━━ Data supplied

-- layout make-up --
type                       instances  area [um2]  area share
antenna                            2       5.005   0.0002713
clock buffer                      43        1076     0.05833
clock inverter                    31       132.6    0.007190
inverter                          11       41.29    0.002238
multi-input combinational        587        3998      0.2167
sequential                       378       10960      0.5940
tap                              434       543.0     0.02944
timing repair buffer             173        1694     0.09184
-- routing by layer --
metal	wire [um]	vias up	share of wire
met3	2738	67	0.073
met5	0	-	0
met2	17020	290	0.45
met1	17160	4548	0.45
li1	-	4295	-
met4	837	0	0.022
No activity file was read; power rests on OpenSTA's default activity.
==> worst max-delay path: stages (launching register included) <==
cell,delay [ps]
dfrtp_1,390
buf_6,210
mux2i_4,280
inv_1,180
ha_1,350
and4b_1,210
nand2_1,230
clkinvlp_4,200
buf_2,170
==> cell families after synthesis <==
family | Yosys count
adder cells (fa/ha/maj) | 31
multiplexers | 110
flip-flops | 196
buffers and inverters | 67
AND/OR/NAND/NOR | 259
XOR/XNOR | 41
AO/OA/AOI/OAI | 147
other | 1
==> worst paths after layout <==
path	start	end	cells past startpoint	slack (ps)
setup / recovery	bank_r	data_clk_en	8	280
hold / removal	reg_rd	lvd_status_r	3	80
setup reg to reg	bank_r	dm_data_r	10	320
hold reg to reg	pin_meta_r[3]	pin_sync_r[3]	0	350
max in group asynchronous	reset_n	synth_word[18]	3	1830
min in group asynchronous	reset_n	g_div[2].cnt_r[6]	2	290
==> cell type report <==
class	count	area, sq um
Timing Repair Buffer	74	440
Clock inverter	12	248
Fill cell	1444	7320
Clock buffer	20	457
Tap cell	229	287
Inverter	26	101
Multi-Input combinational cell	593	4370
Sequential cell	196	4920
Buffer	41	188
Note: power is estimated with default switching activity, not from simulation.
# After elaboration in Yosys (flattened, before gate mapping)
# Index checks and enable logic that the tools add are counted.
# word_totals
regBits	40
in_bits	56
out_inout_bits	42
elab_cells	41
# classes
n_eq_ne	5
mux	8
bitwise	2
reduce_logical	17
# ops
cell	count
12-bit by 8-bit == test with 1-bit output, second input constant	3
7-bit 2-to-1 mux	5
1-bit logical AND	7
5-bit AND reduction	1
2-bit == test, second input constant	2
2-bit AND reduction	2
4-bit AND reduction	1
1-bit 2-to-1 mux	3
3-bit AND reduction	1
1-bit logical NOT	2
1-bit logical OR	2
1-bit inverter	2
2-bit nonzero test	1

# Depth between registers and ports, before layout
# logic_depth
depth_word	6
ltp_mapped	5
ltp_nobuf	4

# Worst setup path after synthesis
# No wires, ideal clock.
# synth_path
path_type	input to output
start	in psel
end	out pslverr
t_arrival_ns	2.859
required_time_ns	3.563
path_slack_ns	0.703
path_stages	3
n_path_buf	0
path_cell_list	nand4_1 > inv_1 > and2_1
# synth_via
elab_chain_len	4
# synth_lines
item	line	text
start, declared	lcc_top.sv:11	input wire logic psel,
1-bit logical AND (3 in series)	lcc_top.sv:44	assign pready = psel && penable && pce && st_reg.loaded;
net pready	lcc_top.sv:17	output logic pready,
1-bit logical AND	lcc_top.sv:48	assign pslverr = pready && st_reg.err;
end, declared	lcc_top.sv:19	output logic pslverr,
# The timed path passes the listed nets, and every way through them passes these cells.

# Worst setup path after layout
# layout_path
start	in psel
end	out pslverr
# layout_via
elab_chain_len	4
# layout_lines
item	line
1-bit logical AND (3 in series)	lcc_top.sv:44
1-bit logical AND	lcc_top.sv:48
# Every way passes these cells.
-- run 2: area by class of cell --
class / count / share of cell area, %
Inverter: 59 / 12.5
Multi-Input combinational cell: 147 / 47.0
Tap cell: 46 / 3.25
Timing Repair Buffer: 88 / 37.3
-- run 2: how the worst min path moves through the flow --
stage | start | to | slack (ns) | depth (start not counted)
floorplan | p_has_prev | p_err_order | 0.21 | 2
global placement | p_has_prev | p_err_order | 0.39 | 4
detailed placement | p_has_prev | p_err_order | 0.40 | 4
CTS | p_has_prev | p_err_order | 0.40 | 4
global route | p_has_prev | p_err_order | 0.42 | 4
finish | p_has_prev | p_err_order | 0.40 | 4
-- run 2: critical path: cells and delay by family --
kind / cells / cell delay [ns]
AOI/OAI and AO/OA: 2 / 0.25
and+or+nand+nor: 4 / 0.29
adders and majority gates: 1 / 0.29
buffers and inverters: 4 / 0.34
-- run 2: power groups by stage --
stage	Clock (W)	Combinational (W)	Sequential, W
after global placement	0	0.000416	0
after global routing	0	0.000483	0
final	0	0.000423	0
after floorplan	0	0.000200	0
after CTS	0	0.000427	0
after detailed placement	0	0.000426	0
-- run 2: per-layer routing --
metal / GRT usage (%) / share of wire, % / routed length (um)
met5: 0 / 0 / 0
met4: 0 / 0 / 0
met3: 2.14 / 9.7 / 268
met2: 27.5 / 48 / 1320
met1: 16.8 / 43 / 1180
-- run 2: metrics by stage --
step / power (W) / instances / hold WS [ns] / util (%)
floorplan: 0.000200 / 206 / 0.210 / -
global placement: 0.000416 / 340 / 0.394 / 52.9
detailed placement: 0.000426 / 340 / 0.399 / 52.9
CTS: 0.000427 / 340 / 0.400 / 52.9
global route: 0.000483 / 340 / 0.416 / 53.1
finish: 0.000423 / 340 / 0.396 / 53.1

━━━━

Give the count of lines in the data above that hold the string "area", with no additional words.

4